The patient population was 18 years old or younger and diagnosed with cystic fibrosis at Monroe Carell Jr. Children’s Hospital in Vanderbilt.Cystic fibrosis was confirmed by medical record verification of 2 pathogenic CFTR variants with 2 sweat chloride tests ≥60 mmol/L or genetic testing
In this study, researchers found that 32% (n = 35) of pediatric patients with cystic fibrosis were colonized with C. difficile without acute gastrointestinal symptoms. Results were similar to those seen in adults with cystic fibrosis, although these studies differed in his C. difficile test approach.
Furthermore, no patient with colonized C. difficile developed CDI during the 90-day follow-up period.
“taller than [body mass index] BMI and exposure to certain antibiotic classes (cephalosporins, fluoroquinolones, and vancomycin) were significantly associated with patients. C. difficile colonization,” the author writes. “No child developed symptomatic CDI within 90 days of enrollment.”
A study earlier this year found that a patient’s target body mass index (BMI) is cystic fibrosis You should reconsider. Although the prevalence of overweight and obesity in patients with cystic fibrosis is rising, it is unclear whether there are benefits associated with gaining weight compared to normal reference ranges.
Compared to overweight or obese patients, normal-weight cystic fibrosis patients were associated with a higher forced expiratory volume in the first second of exhalation, according to the results of a new study.
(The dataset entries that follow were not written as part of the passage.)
This design comes from an exercise in tuning for small area, a short achievable clock period and few clock cycles on the open sky130 flow, not from production work.
In this exercise RTL edits were held to simulation tests only and were not proved equivalent to the original.

## design/flow/flow/run.sh

```bash
#!/bin/bash
# The standard layout (standard.sh), with two changes to how it is made:
#  - adders are left to ABC as plain gates instead of being mapped to the
#    library's full/half adder cells (ADDER_MAP_FILE empty);
#  - the timing repair steps aim for extra setup slack (SETUP_SLACK_MARGIN).
# The clock, the constraints and the rest of the flow are the design's.
# make's output goes to layout.log; ORFS keeps each step's log under orfs/logs.
set -euo pipefail
bash standard.sh ADDER_MAP_FILE= SETUP_SLACK_MARGIN=7.7 finish > layout.log 2>&1
```

## design/flow/standard.sh

```bash
#!/bin/bash
# synth_recipe.tcl (not shown) runs the flow's synth.tcl, then flattens the netlist and writes it again
# the make line also repeats each setting of config.mk as NAME=value (left out here)
make -C /OpenROAD-flow-scripts/flow DESIGN_CONFIG=/design/flow/config.mk WORK_HOME=/design/flow/orfs CLKGATE_MAP_FILE= SYNTH_SCRIPT=/design/flow/synth_recipe.tcl "${@:-finish}"
```

## design/flow/config.mk

```make
export PLATFORM = sky130hd
export DESIGN_NAME = DivSqrtRecF64
export DESIGN_NICKNAME = DivSqrtRecF64
export VERILOG_FILES = /design/flow/design.v
export SDC_FILE = /design/flow/constraint.sdc
export NUM_CORES = 8
export LEC_CHECK = 0
export ABC_AREA = 1
export CAP_MARGIN = 20
export CORE_MARGIN = 2
export CORE_UTILIZATION = 50
export SETUP_SLACK_MARGIN = 0.3
export SLEW_MARGIN = 20
```

## design/flow/constraint.sdc

```tcl
create_clock -name core_clock -period 11.0 [get_ports {clock}]
set_input_delay 2.2000 -clock core_clock [delete_from_list [all_inputs] [get_ports {clock}]]
set_output_delay 2.2000 -clock core_clock [all_outputs]
set_load 0.01 [all_outputs]
```

## design/flow/design.v

```verilog
module RoundTinyShift(
  input  [12:0] sExp,
  output [5:0]  shift,
  output        tiny         
);
  wire [11:0] e = sExp[11:0];
  wire [11:0] d = 12'h402 - e;
  assign tiny  = e <= 12'h401;
  assign shift = e <= 12'h3CC ? 6'd54 : tiny ? d[5:0] : 6'd0;
endmodule
module RoundFix(
  input         io_invalidExc,
                io_infiniteExc,
                io_in_isNaN,
                io_in_isInf,
                io_in_isZero,
                io_in_sign,
  input  [12:0] io_in_sExp,
  input  [53:0] kept,        
  input         keptTop,     
  input         roundPos,
  input         extra,
  input         passThru,    
  input         anyIn,
  input  [2:0]  io_roundingMode,
  output [54:0] roundedSig,
  output        anyRound,    
  output [64:0] io_out,
  output [4:0]  io_exceptionFlags
);
  wire        roundingMode_near_even = io_roundingMode == 3'h0;
  wire        roundingMode_odd = io_roundingMode == 3'h6;
  wire        roundMagUp = io_roundingMode == 3'h2 & io_in_sign | io_roundingMode == 3'h3 & ~io_in_sign;
  wire        _overflow_roundMagUp_T = roundingMode_near_even | io_roundingMode == 3'h4;
  assign      anyRound = roundPos | extra;
  wire        doInc = _overflow_roundMagUp_T & roundPos | roundMagUp & anyRound;
  wire [54:0] incSig = {1'h0, kept} + 55'h1 & ~{54'h0, roundingMode_near_even & roundPos & ~extra};
  wire [54:0] truncSig = {keptTop, kept} | {54'h0, roundingMode_odd & anyRound};
  assign      roundedSig = doInc ? incSig : truncSig;
  wire        anyR = passThru ? anyIn : anyRound;
  wire [5:0]  shift;
  wire        tiny;
  RoundTinyShift ts (.sExp(io_in_sExp), .shift(shift), .tiny(tiny));
  wire [13:0] e0 = {io_in_sExp[12], io_in_sExp};
  wire [13:0] e1 = e0 + 14'h1;
  wire [13:0] e2 = e0 + 14'h2;
  wire        tu0 = $signed(e0) < 14'sh3CE;
  wire        tu1 = $signed(e1) < 14'sh3CE;
  wire        tu2 = $signed(e2) < 14'sh3CE;
  wire        ov0 = $signed(e0[13:10]) > 4'sh2;
  wire        ov1 = $signed(e1[13:10]) > 4'sh2;
  wire        ov2 = $signed(e2[13:10]) > 4'sh2;
  wire        sel1 = ~roundedSig[54] & roundedSig[53];
  wire        sel2 = roundedSig[54];
  wire [13:0] sRoundedExp = sel2 ? e2 : sel1 ? e1 : e0;
  wire        common_totalUnderflow = sel2 ? tu2 : sel1 ? tu1 : tu0;
  wire        expOverflow = sel2 ? ov2 : sel1 ? ov1 : ov0;
  wire        isNaNOut = io_invalidExc | io_in_isNaN;
  wire        notNaN_isSpecialInfOut = io_infiniteExc | io_in_isInf;
  wire        commonCase = ~isNaNOut & ~notNaN_isSpecialInfOut & ~io_in_isZero;
  wire        overflow = commonCase & expOverflow;
  wire        overflow_roundMagUp = _overflow_roundMagUp_T | roundMagUp;
  wire        pegMinNonzeroMagOut = commonCase & common_totalUnderflow & (roundMagUp | roundingMode_odd);
  wire        pegMaxFiniteMagOut = overflow & ~overflow_roundMagUp;
  wire        notNaN_isInfOut = notNaN_isSpecialInfOut | overflow & overflow_roundMagUp;
  assign io_out = {~isNaNOut & io_in_sign, sRoundedExp[11:0] & ~(io_in_isZero | common_totalUnderflow ? 12'hE00 : 12'h0) & ~(pegMinNonzeroMagOut ? 12'hC31 : 12'h0) & {1'h1, ~pegMaxFiniteMagOut, 10'h3FF} & {2'h3, ~notNaN_isInfOut, 9'h1FF} | (pegMinNonzeroMagOut ? 12'h3CE : 12'h0) | (pegMaxFiniteMagOut ? 12'hBFF : 12'h0) | (notNaN_isInfOut ? 12'hC00 : 12'h0) | (isNaNOut ? 12'hE00 : 12'h0), (isNaNOut | io_in_isZero | common_totalUnderflow ? {isNaNOut, 51'h0} : roundedSig[51:0]) | {52{pegMaxFiniteMagOut}}};
  assign io_exceptionFlags = {io_invalidExc, io_infiniteExc, overflow, commonCase & (common_totalUnderflow | anyR & io_in_sExp[12:11] != 2'h1 & tiny), overflow | commonCase & (common_totalUnderflow | anyR)};
endmodule
module SrtDigit(
  input  [3:0] es,
  input  [3:0] ec,
  output       dp,
  output       dz,
  output       dn
);
  wire [3:0] g = es & ec;
  wire [3:0] t = es | ec;
  wire       c3 = g[2] | t[2] & g[1] | t[2] & t[1] & g[0];    
  wire       neg = es[3] ^ ec[3] ^ c3;                        
  assign dz = &(t & ~g);                                      
  assign dp = ~dz & ~neg;
  assign dn = ~dz & neg;
endmodule
module SrtStep(
  input  [56:0] ws,
  input  [56:0] wc,
  input  [56:0] f,
  input         dp,       
  output [56:0] ws_o,
  output [56:0] wc_o
);
  wire [56:0] a  = {ws[55:0], 1'b0};
  wire [56:0] b  = {wc[55:0], 1'b0};
  wire [56:0] mj = (a & b) | (a & f) | (b & f);
  assign ws_o = a ^ b ^ f;
  assign wc_o = {mj[55:0], dp};
endmodule
module SrtNextDigit(
  input  [4:0] ws,        
  input  [4:0] wc,
  input  [4:0] xp,        
  input  [4:0] xn,
  input        dp,
  input        dn,
  output       ndp,
  output       ndz,
  output       ndn
);
  wire [4:0] f  = ({5{dp}} & ~xp) | ({5{dn}} & xn);
  wire [4:0] s  = ws ^ wc ^ f;
  wire [4:0] c  = (ws & wc) | (ws & f) | (wc & f);
  SrtDigit d (.es(s[4:1]), .ec(c[3:0]), .dp(ndp), .dz(ndz), .dn(ndn));
endmodule
module DivSqrtRecF64(
  input         clock,
                reset,
  output        io_inReady_div,
                io_inReady_sqrt,
  input         io_inValid,
                io_sqrtOp,
  input  [64:0] io_a,
                io_b,
  input  [2:0]  io_roundingMode,
  output        io_outValid_div,
                io_outValid_sqrt,
  output [64:0] io_out,
  output [4:0]  io_exceptionFlags
);
  reg         busy;
  reg         ready;       
  reg  [4:0]  cnt;
  reg         sqrtOp;
  reg  [2:0]  rm;
  reg         sign;
  reg         isNaN, isInf, isZero, majorExc;
  reg  [12:0] sExp;
  reg  [11:0] expB;
  reg  [51:0] fractB;
  reg  [56:0] ws, wc;
  reg  [54:0] q, qm;
  reg  [64:0] out;
  reg  [4:0]  flags;
  reg         ovDiv, ovSqrt;
  reg         rExtra, rAny;
  reg         shr, shl;    
  reg  [5:0]  tcnt;
  reg         c0, c1;      
  reg  [4:0]  xpt, xnt;    
  wire rawA_isZero = io_a[63:61] == 3'h0;
  wire rawA_isNaN  = (&io_a[63:62]) & io_a[61];
  wire rawA_isInf  = (&io_a[63:62]) & ~io_a[61];
  wire rawB_isZero = io_b[63:61] == 3'h0;
  wire rawB_isNaN  = (&io_b[63:62]) & io_b[61];
  wire rawB_isInf  = (&io_b[63:62]) & ~io_b[61];
  wire nvDiv  = rawA_isZero & rawB_isZero | rawA_isInf & rawB_isInf;
  wire nvSqrt = ~rawB_isNaN & ~rawB_isZero & io_b[64];
  wire majorExc_S = io_sqrtOp
    ? rawB_isNaN & ~io_b[51] | nvSqrt
    : rawA_isNaN & ~io_a[51] | rawB_isNaN & ~io_b[51] | nvDiv
      | ~rawA_isNaN & ~rawA_isInf & rawB_isZero;
  wire isNaN_S  = io_sqrtOp ? rawB_isNaN | nvSqrt : rawA_isNaN | rawB_isNaN | nvDiv;
  wire isInf_S  = io_sqrtOp ? rawB_isInf : rawA_isInf | rawB_isZero;
  wire isZero_S = io_sqrtOp ? rawB_isZero : rawA_isZero | rawB_isInf;
  wire sign_S   = ~io_sqrtOp & io_a[64] ^ io_b[64];
  wire [56:0] ws0 = io_sqrtOp ? {4'b0, 1'b1, io_b[51:0]} : {2'b0, 1'b1, io_a[51:0], 2'b01};
  wire [56:0] wc0 = io_sqrtOp ? {3'h7, 1'b0, io_b[52], {52{io_b[52]}} & io_b[51:0]}
                              : ~{2'b0, 1'b1, io_b[51:0], 2'b00};
  wire [56:0] dv = {2'b0, 1'b1, fractB, 2'b0};
  wire [54:0] m1, m2;
  genvar k;
  generate
    for (k = 0; k < 27; k = k + 1) begin : g_pos
      wire hit = k == 0 ? c0 : k == 1 ? c1 : cnt == k;
      assign m1[53 - 2*k] = hit;
      assign m1[52 - 2*k] = 1'b0;
      assign m2[52 - 2*k] = hit;
      assign m2[53 - 2*k] = 1'b0;
    end
  endgenerate
  assign m1[54] = 1'b0;
  assign m2[54] = 1'b0;
  wire [56:0] pa  = sqrtOp ? {1'b0, q, 1'b0}  : dv;
  wire [56:0] pb  = sqrtOp ? {1'b0, qm, 1'b0} : dv;
  wire [56:0] m1p = sqrtOp ? {2'b0, m1} : 57'h0;
  wire [56:0] m1n = sqrtOp ? {1'b0, m1, 1'b0} : 57'h0;
  wire [56:0] m2p = sqrtOp ? {2'b0, m2} : 57'h0;
  wire [56:0] m2n = sqrtOp ? {1'b0, m2, 1'b0} : 57'h0;
  wire [56:0] xp1 = pa | m1p;
  wire [56:0] xn1 = pb | m1n | m1p;
  wire        dp1, dz1, dn1;
  SrtDigit dg1 (.es(ws[56:53]), .ec(wc[56:53]), .dp(dp1), .dz(dz1), .dn(dn1));
  wire        pdp, pdz, pdn, zdp, zdz, zdn, ndp, ndz, ndn;
  SrtNextDigit nxp (.ws(ws[55:51]), .wc(wc[55:51]), .xp(xpt), .xn(xnt),
                    .dp(1'b1), .dn(1'b0), .ndp(pdp), .ndz(pdz), .ndn(pdn));
  SrtNextDigit nxz (.ws(ws[55:51]), .wc(wc[55:51]), .xp(xpt), .xn(xnt),
                    .dp(1'b0), .dn(1'b0), .ndp(zdp), .ndz(zdz), .ndn(zdn));
  SrtNextDigit nxn (.ws(ws[55:51]), .wc(wc[55:51]), .xp(xpt), .xn(xnt),
                    .dp(1'b0), .dn(1'b1), .ndp(ndp), .ndz(ndz), .ndn(ndn));
  wire        dp2 = dp1 ? pdp : dz1 ? zdp : ndp;
  wire        dz2 = dp1 ? pdz : dz1 ? zdz : ndz;
  wire        dn2 = dp1 ? pdn : dz1 ? zdn : ndn;
  wire [56:0] f1 = ({57{dp1}} & ~xp1) | ({57{dn1}} & xn1);
  wire [56:0] ws1, wc1, ws2, wc2;
  SrtStep st1 (.ws(ws), .wc(wc), .f(f1), .dp(dp1), .ws_o(ws1), .wc_o(wc1));
  wire        sa = dp2 & ~dn1, sb = dp2 & dn1, sc = dn2 & dp1, sd = dn2 & ~dp1;
  wire [56:0] mp2 = (m1n & {57{~dz1}}) | m2p;                
  wire [56:0] mn2 = (m1n & {57{dz1}}) | m2n | m2p;           
  wire [56:0] f2 = (({57{sa}} & ~pa) | ({57{sb}} & ~pb) | ({57{sc}} & pa) | ({57{sd}} & pb))
                   & ~(mp2 & {57{dp2}}) | (mn2 & {57{dn2}});
  SrtStep st2 (.ws(ws1), .wc(wc1), .f(f2), .dp(dp2), .ws_o(ws2), .wc_o(wc2));
  wire        vge = dp1 | dz1 & ~dn2;
  wire        vgt = dp1 | dz1 & dp2;
  wire        hiq = ~dz1 ^ dn2;                  
  wire        loq = ~dz2;
  wire        him = dz1 ^ dp2;                   
  wire        lom = dz2;
  wire [54:0] q2  = (vge ? q : qm) | (m1 & {55{hiq}}) | (m2 & {55{loq}});
  wire [54:0] qm2 = (vgt ? q : qm) | (m1 & {55{him}}) | (m2 & {55{lom}});
  wire        sqN  = busy ? sqrtOp : io_sqrtOp;
  wire [54:0] qN   = busy ? q2 : {1'b1, 54'h0};
  wire [54:0] qmN  = busy ? qm2 : 55'h0;
  wire [1:0]  fbN  = busy ? fractB[51:50] : io_b[51:50];
  wire        c0N  = ~busy;
  wire        c1N  = busy & c0;
  wire [4:0]  xptN = sqN ? {1'b0, qN[54], qN[53], qN[52] | c0N, qN[51]} : {2'b0, 1'b1, fbN};
  wire [4:0]  xntN = sqN ? {1'b0, qmN[54], qmN[53] | c0N, qmN[52] | c0N, qmN[51] | c1N} : {2'b0, 1'b1, fbN};
  wire [56:0] wsum = ws + wc;
  wire        remNeg = wsum[56];
  wire [56:0] zt0 = (ws ^ wc) ^ {(ws[55:0] | wc[55:0]), 1'b0};
  wire        remZero = ~|zt0;
  wire [56:0] xr = pb | {56'h0, sqrtOp};
  wire [56:0] rs = ws ^ wc ^ xr;
  wire [56:0] rc = {((ws[55:0] & wc[55:0]) | (ws[55:0] & xr[55:0]) | (wc[55:0] & xr[55:0])), 1'b0};
  wire [56:0] zt1 = (rs ^ rc) ^ {(rs[55:0] | rc[55:0]), 1'b0};
  wire        remZeroN = ~|zt1;
  wire        stk   = remNeg ? ~remZeroN : ~remZero;
  wire [54:0] sigU  = remNeg ? qm : q;
  wire [54:0] qF    = {sigU[0], sigU[54:1]};
  wire [5:0]  tShift, tShift1;
  wire        tiny, tiny1;
  RoundTinyShift ts (.sExp(sExp), .shift(tShift), .tiny(tiny));
  wire        nrm   = ~sqrtOp & sigU[54];
  wire [12:0] sExp1 = sExp + 13'h1;
  RoundTinyShift ts1 (.sExp(sExp1), .shift(tShift1), .tiny(tiny1));
  wire [5:0]  tShiftF = nrm ? tShift1 + 6'd1 : tShift;
  wire        shrF    = nrm | tiny;
  wire        tDone = tcnt == 6'd0;
  wire        last  = cnt == 5'd28 & (shl ? tDone : ~tiny & (~shr | tDone));
  wire [13:0] sExpQuot = {1'b0, sExp} + {{3{expB[11]}}, ~expB[10:0]};
  wire [12:0] sExpDiv  = {$signed(sExpQuot) > 14'shDFF ? 4'h6 : sExpQuot[12:9], sExpQuot[8:0]};
  wire [12:0] sExpSqrt = {2'b0, expB[11:1]} + 13'h400;
  wire [64:0] rOut;
  wire [4:0]  rFlags;
  wire [54:0] rSig;
  wire        rAnyNow;
  RoundFix rfix (
    .io_invalidExc     (majorExc & isNaN),
    .io_infiniteExc    (majorExc & ~isNaN),
    .io_in_isNaN       (isNaN),
    .io_in_isInf       (isInf),
    .io_in_isZero      (isZero),
    .io_in_sign        (sign),
    .io_in_sExp        (sExp),
    .kept              (q[53:0]),
    .keptTop           (shl & q[54]),
    .roundPos          (~shl & q[54]),
    .extra             (~shl & rExtra),
    .passThru          (shl),
    .anyIn             (rAny),
    .io_roundingMode   (rm),
    .roundedSig        (rSig),
    .anyRound          (rAnyNow),
    .io_out            (rOut),
    .io_exceptionFlags (rFlags)
  );
  always @(posedge clock) begin
    if (reset) begin
      busy   <= 1'b0;
      ready  <= 1'b1;
      ovDiv  <= 1'b0;
      ovSqrt <= 1'b0;
    end else begin
      busy   <= busy ? ~last : io_inValid;
      ready  <= busy ? last : ~io_inValid;
      ovDiv  <= busy & last & ~sqrtOp;
      ovSqrt <= busy & last & sqrtOp;
    end
    cnt <= busy ? cnt + {4'h0, cnt != 5'd28} : 5'd0;
    c0  <= c0N;
    c1  <= c1N;
    xpt <= xptN;
    xnt <= xntN;
    if (~busy) begin
      sqrtOp   <= io_sqrtOp;
      rm       <= io_roundingMode;
      sign     <= sign_S;
      isNaN    <= isNaN_S;
      isInf    <= isInf_S;
      isZero   <= isZero_S;
      majorExc <= majorExc_S;
      expB     <= io_b[63:52];
      fractB   <= io_b[51:0];
    end
    if (~busy)
      sExp <= {1'b0, io_a[63:52]};
    else if (cnt == 5'd0)
      sExp <= sqrtOp ? sExpSqrt : sExpDiv;
    else if (cnt == 5'd27 & nrm)
      sExp <= sExp1;
    if (cnt == 5'd27) begin
      rExtra <= stk;
      tcnt   <= tShiftF;
      shr    <= shrF;
      shl    <= 1'b0;
    end else if (shr) begin
      if (~tDone) begin
        rExtra <= rExtra | q[54];
        tcnt   <= tcnt - 6'd1;
      end else if (tiny) begin
        rAny   <= rAnyNow;
        tcnt   <= tShift;
        shr    <= 1'b0;
        shl    <= 1'b1;
      end
    end else if (~tDone)
      tcnt <= tcnt - 6'd1;
    ws <= busy ? ws2 : ws0;
    wc <= busy ? wc2 : wc0;
    q  <= ~busy ? {1'b1, 54'h0} : cnt == 5'd27 ? qF :
          cnt != 5'd28 ? q2 :
          ~shr ? {q[53:0], 1'b0} :                 
          ~tDone ? {q[0], 1'b0, q[53:1]} : rSig;   
    qm <= ~busy ? 55'h0 : qm2;
    out   <= rOut;
    flags <= rFlags;
  end
  assign io_inReady_div    = ready;
  assign io_inReady_sqrt   = ready;
  assign io_outValid_div   = ovDiv;
  assign io_outValid_sqrt  = ovSqrt;
  assign io_out            = out;
  assign io_exceptionFlags = flags;
endmodule
```

==> out/metrics.yaml, run 1 <==
drv_cap: 0
period_share_pct: 29.9
ant_nets: 0
yosys_warnings: 1
r2r_setup_slack_ns: 7.71
clk-insertion-delay-late_ns: 0.65
antenna_found_initial: 10
arrival_ns: 3.86
drt_iter0_drc: 5779
port_buffers: 210
drv_slew: 0
routed_via_density: 5.93
fp.dieH_um: 268
cts_tree: "yes"
setup_viol_count_final: 0
final_cell_mix: "nand2_1, inv_1, nand3_1"
start_util_pct: 50.7
period_minus_slack_ns: 3.29
core_area_um2: 68700
r2r-end: "q[9]"
setup_ws_ns: 7.71
grt_setup_unrepaired: "true"
ys_ff_latch: 409
fmax_mhz: 304
grt_overflow: 0
num_io_pins: 211
dieWidth_um: 268
path_clk_slew_ns: 0.07
slowest_delay_ns: 0.69
r2r_cells: 10
min-delay-start: "qm[42]"
cp.required_ns: 11.57
numCtsBuffers: 48
synth-edff-count: 92
timing.slew.headroom_pct: 25.0
grt_first_pass_wirelength_mm: 223
dr_total_vias: 41400
syn-cell-area_um2: 34800
crit_path_max_fanout: 64
end_kind: "register"
first_global_vias: 36500
synth_async_sr_flop_share_pct: 0
place_ws_ns: 6.25
critPathLaunchType: "register"
finalCoreUtilization_pct: 57.6
layout_commonest_cell: "nand2_1"
drtPass1Iterations: 7
setup_tns_ns: 0
synth_cells: 5918
cts.path.max_buffers: 3
fin_worst_skew_ns: 0.0371
area_delta_synth_final_pct: 13.7
synth_cell_type_count: 61
hold_path_class: "reg2reg"
die_area_um2: 71700
gp_congestion: 1.01
status: "timing/DRC/antenna clean"
numClockSinks: 409
holdPathStages: 2
wirelength_mm: 153
worst_pin_slew_ns: 1.12
detailed_place_hpwl_mm: 110
root_buffer: "clkbuf_16"
nFillCells: 7102
synth-seq-area-share_pct: 26.2
drive_gt1_share_pct: 8.01
synth-main-ff-cell: "dfxtp_1"
syn-num-nets: 6055
rows: 96
regToRegStartpoint: "cnt[0]"
syn_area_per_cell_um2: 5.88
holdPathEnd: "qm[42]"
nets: 6137
routedWlPerCell_um: 21.9
critPathKind: "reg2reg"
crit_top_cell: "nor2_1"
cts_max_level: 2
drc: 0
final_hold_viol_count: 0
grt_max_degree: 102
worstPathCellList: "inv_1 > nand2_1 > nor2_1 > nand2_2 > clkbuf_8 > nor2_1 > inv_1 > o21ai_0 > a21oi_1 > nor2_1"
slowest_stage: "nor2_1"
grtUsageTotal_pct: 40.7
==> logic make-up after synthesis <==
kind of cell / count (synthesis) / synth area share [%]
AOI/OAI and AO/OA: 1190 / 19.0
buffers and inverters: 940 / 10.9
muxes: 3 / 0.0863
and+or+nand+nor: 3157 / 38.2
xor gates and xnor gates: 219 / 5.59
DFF: 409 / 26.2
==> what timing repair did <==
item / 4_1_cts / 5_1_grt
pin swaps: 4 / 7
buffers inserted: 12 / 18
cloned: 5 / 6
gates resized for setup: 392 / 116
hold buffers: 0 / 0
endpoints found under the setup margin: 391 / 261
==> metal layers <==
metal	GRT usage, %	part of all wire, %	routed length, um
met1	55.8	40	61000
met2	61.6	42	64500
met3	8.27	13	19600
met4	18.0	5.0	7600
met5	0	0.045	68
==> worst max-delay path: cells and delay by family, from the launching register on <==
family / cells / cell delay [ns]
flip-flops: 1 / 0.31
AO/OA/AOI/OAI: 2 / 0.41
buffers and inverters: 3 / 0.85
AND/OR/NAND/NOR: 5 / 1.60
==> metrics by stage <==
stage	cells	hold slack (ns)	cell area (um^2)
floorplan	5918	0.432	34800
global placement	6840	0.524	37100
detailed placement	6840	0.527	37100
CTS	6947	0.537	39000
global route	6971	0.582	39600
finish	6975	0.536	39600
==> how the worst max path moves through the flow <==
stage | start | end | slack, ns | depth (start not counted)
6_report | cnt[0] | q[9] | 7.71 | 10
5_1_grt | ws[54] | ws[8] | 7.60 | 19
4_1_cts | ws[53] | wc[5] | 7.69 | 18
3_5_place_dp | io_sqrtOp | nxn.f[1] | 6.25 | 6
3_3_place_gp | io_sqrtOp | nxn.f[1] | 6.33 | 6
2_1_floorplan | io_sqrtOp | wc[15] | 7.75 | 6
==> cell usage after synthesis (3+ instances only) <==
library cell     n  area, um^2
o221ai_1        20         175
clkbuf_2         6        30.0
a21o_1          22         165
mux2i_1          3        30.0
nand3_1        535        2680
nand2_1       1822        6840
inv_1          658        2470
o21ai_2          5        43.8
o21bai_1         3        22.5
buf_1           20        75.1
nand3b_1        18         135
a211oi_1         4        30.0
dfxtp_1        317        6350
nand4_1         70         438
or2_1           20         125
xnor2_1         49         429
buf_4           12        90.1
nor3_2           6        60.1
nor2_2           6        37.5
buf_6           10         113
a31oi_1         20         125
o22ai_1         29         181
a21oi_2          4        35.0
a21oi_1        416        2080
a22oi_1         43         323
o21ai_0        449        2250
xor2_1         168        1470
inv_2           25        93.8
buf_2           88         440
nor4_1           9        56.3
nand2_4          8        90.1
nor3_1          41         205
clkinv_1         3        11.3
or2_2           58         363
nor2_4           8        90.1
o211ai_1        59         443
o21ai_1         61         305
nand2_2         21         131
clkbuf_1       115         432
o2111ai_1        8        70.1
edfxtp_1        92        2760
o21a_1          28         210
a221oi_1         3        26.3
nor2_1         526        1970
o31ai_1          9        67.6
==> state kept, by name, summed over array words and instances, names as in the netlist, 3 cells and up <==
register,cells
expB,12
cnt,5
wc,57
out,65
qm,55
q,55
fractB,52
ws,57
flags,5
tcnt,6
xpt,4
nxn.f,4
rm,3
sExp,13
==> layout make-up <==
type                    instances  area, um^2  area share, %
diodes                          4        10.0         0.0253
clock buffers                  60        1330           3.35
clock inverters                30         338          0.853
inverters                     688        2660           6.72
multi-input cells            4574       22300           56.3
flip-flops and latches        409        9160           23.1
well taps                     931        1160           2.94
repair buffers                279        2650           6.68
Testbench counts, summed over its fixed seeds: cycles 727,358.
People of normal weight also had higher rates of cystic fibrosis-related diabetes (CFRD) and pancreatic insufficiency (PI).
Overweight or obese individuals were associated with a higher forced expiratory volume in the first second of exhalation compared with normal weight individuals. Analysis of lung function showed high heterogeneity.
This result indicates that nutritional status influences maintenance of organ function in cystic fibrosis patients. According to the researchers, a daily protocol should include nutritional strategies that bring BMI closer to the upper limit of his normal BMI.
the study, “Prevalence, risk factors, and sequelae of asymptomatic Clostridioides difficile colonization in children with cystic fibrosis.‘ was published online. Journal of Cystic Fibrosis.